You’re getting tripped up by CUFFT symmetry.
CUFFT R2C and C2R transforms exploit (complex conjugate, i.e. hermitian) symmetry (not the same as a hermitian matrix) in the complex data to reduce the amount of data required/produced. Although you don’t show your print function, it’s evident from your printout that you’re not taking this into account.
A simpler alternative is to use CUFFT C2C transforms instead.

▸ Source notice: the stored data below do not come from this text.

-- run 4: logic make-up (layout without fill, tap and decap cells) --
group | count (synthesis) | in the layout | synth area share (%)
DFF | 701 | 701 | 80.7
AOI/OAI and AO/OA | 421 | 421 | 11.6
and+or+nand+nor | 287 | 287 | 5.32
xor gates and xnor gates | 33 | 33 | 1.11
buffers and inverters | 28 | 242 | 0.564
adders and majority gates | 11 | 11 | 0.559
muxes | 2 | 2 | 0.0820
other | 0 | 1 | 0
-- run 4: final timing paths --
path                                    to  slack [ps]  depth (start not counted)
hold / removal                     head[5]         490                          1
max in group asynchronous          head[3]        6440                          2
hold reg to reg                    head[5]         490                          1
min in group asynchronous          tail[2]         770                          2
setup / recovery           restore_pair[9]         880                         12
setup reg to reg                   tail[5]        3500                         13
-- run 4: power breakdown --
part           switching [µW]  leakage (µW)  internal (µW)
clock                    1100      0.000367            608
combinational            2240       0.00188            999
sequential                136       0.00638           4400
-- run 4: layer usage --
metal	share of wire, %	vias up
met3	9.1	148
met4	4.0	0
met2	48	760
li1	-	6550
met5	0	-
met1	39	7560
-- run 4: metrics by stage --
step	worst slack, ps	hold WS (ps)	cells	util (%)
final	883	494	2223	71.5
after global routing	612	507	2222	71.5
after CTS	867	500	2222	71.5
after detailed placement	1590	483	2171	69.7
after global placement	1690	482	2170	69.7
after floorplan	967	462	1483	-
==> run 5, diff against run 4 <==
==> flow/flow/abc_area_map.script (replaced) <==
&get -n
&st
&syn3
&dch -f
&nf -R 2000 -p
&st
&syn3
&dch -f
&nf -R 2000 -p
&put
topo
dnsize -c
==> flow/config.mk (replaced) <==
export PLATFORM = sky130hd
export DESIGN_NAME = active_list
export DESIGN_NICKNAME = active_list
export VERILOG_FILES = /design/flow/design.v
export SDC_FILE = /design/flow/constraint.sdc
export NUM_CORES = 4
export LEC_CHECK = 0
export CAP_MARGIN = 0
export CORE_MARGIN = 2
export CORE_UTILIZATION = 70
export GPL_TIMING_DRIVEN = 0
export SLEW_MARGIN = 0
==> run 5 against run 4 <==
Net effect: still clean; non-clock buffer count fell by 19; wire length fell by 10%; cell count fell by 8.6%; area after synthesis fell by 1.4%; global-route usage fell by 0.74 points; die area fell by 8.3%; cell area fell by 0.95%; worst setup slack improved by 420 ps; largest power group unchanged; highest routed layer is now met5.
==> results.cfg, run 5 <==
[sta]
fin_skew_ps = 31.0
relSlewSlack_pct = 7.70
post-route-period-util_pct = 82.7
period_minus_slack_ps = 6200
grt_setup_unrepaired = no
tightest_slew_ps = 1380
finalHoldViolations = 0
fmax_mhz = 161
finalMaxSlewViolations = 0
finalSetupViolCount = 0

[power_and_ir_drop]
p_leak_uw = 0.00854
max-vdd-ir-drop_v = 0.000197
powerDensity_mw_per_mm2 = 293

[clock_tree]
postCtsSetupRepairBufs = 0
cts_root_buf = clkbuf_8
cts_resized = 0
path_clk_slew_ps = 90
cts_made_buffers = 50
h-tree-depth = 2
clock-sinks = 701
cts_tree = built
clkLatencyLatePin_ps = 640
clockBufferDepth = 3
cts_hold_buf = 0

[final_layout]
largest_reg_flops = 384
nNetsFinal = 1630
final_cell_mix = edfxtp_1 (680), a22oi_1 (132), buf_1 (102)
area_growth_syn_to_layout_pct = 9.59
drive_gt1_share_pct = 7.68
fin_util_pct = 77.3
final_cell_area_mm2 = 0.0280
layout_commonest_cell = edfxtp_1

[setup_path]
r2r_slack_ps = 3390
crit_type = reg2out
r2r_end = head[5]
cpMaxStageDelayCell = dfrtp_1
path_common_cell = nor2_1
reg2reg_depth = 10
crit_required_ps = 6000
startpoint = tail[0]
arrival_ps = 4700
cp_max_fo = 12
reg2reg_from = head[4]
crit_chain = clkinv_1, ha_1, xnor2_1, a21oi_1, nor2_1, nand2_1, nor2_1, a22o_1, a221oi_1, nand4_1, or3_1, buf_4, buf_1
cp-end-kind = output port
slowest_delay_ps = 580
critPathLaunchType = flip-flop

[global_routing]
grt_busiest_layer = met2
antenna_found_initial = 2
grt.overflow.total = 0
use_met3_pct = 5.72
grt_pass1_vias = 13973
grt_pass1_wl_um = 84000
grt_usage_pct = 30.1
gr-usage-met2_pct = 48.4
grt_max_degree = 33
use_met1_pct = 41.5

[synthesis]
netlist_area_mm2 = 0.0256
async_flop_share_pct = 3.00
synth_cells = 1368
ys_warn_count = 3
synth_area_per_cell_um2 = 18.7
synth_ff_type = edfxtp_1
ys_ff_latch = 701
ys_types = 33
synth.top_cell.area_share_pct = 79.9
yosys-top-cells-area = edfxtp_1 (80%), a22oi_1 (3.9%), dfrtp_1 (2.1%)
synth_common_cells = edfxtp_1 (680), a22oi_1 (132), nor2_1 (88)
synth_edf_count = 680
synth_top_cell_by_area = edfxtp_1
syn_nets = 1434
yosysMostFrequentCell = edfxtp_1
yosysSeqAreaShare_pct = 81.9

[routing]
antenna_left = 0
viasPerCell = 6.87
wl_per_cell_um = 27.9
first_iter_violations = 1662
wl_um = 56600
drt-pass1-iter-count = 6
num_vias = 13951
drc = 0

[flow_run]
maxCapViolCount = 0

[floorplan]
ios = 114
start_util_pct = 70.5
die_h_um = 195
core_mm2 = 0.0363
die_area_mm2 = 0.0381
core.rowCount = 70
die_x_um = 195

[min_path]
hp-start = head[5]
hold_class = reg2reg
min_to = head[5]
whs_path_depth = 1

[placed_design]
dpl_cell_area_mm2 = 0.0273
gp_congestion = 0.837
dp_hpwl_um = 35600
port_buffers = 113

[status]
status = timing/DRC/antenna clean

If you wish to use R2C and/or C2R, you’ll need to take into account the symmetry patterns that CUFFT uses. For a 1D case, it is pretty straightforward and is described here:
http://docs.nvidia.com/cuda/cufft/index.html#data-layout
For a 2D case, the 2nd dimension (only) is reduced due to symmetry. The reduction is to a size of N/2 + 1, so 2nd dimension of 4 will only have 3 columns of output:
http://docs.nvidia.com/cuda/cufft/index.html#multi-dimensional
note that the symmetry in this case is in each row.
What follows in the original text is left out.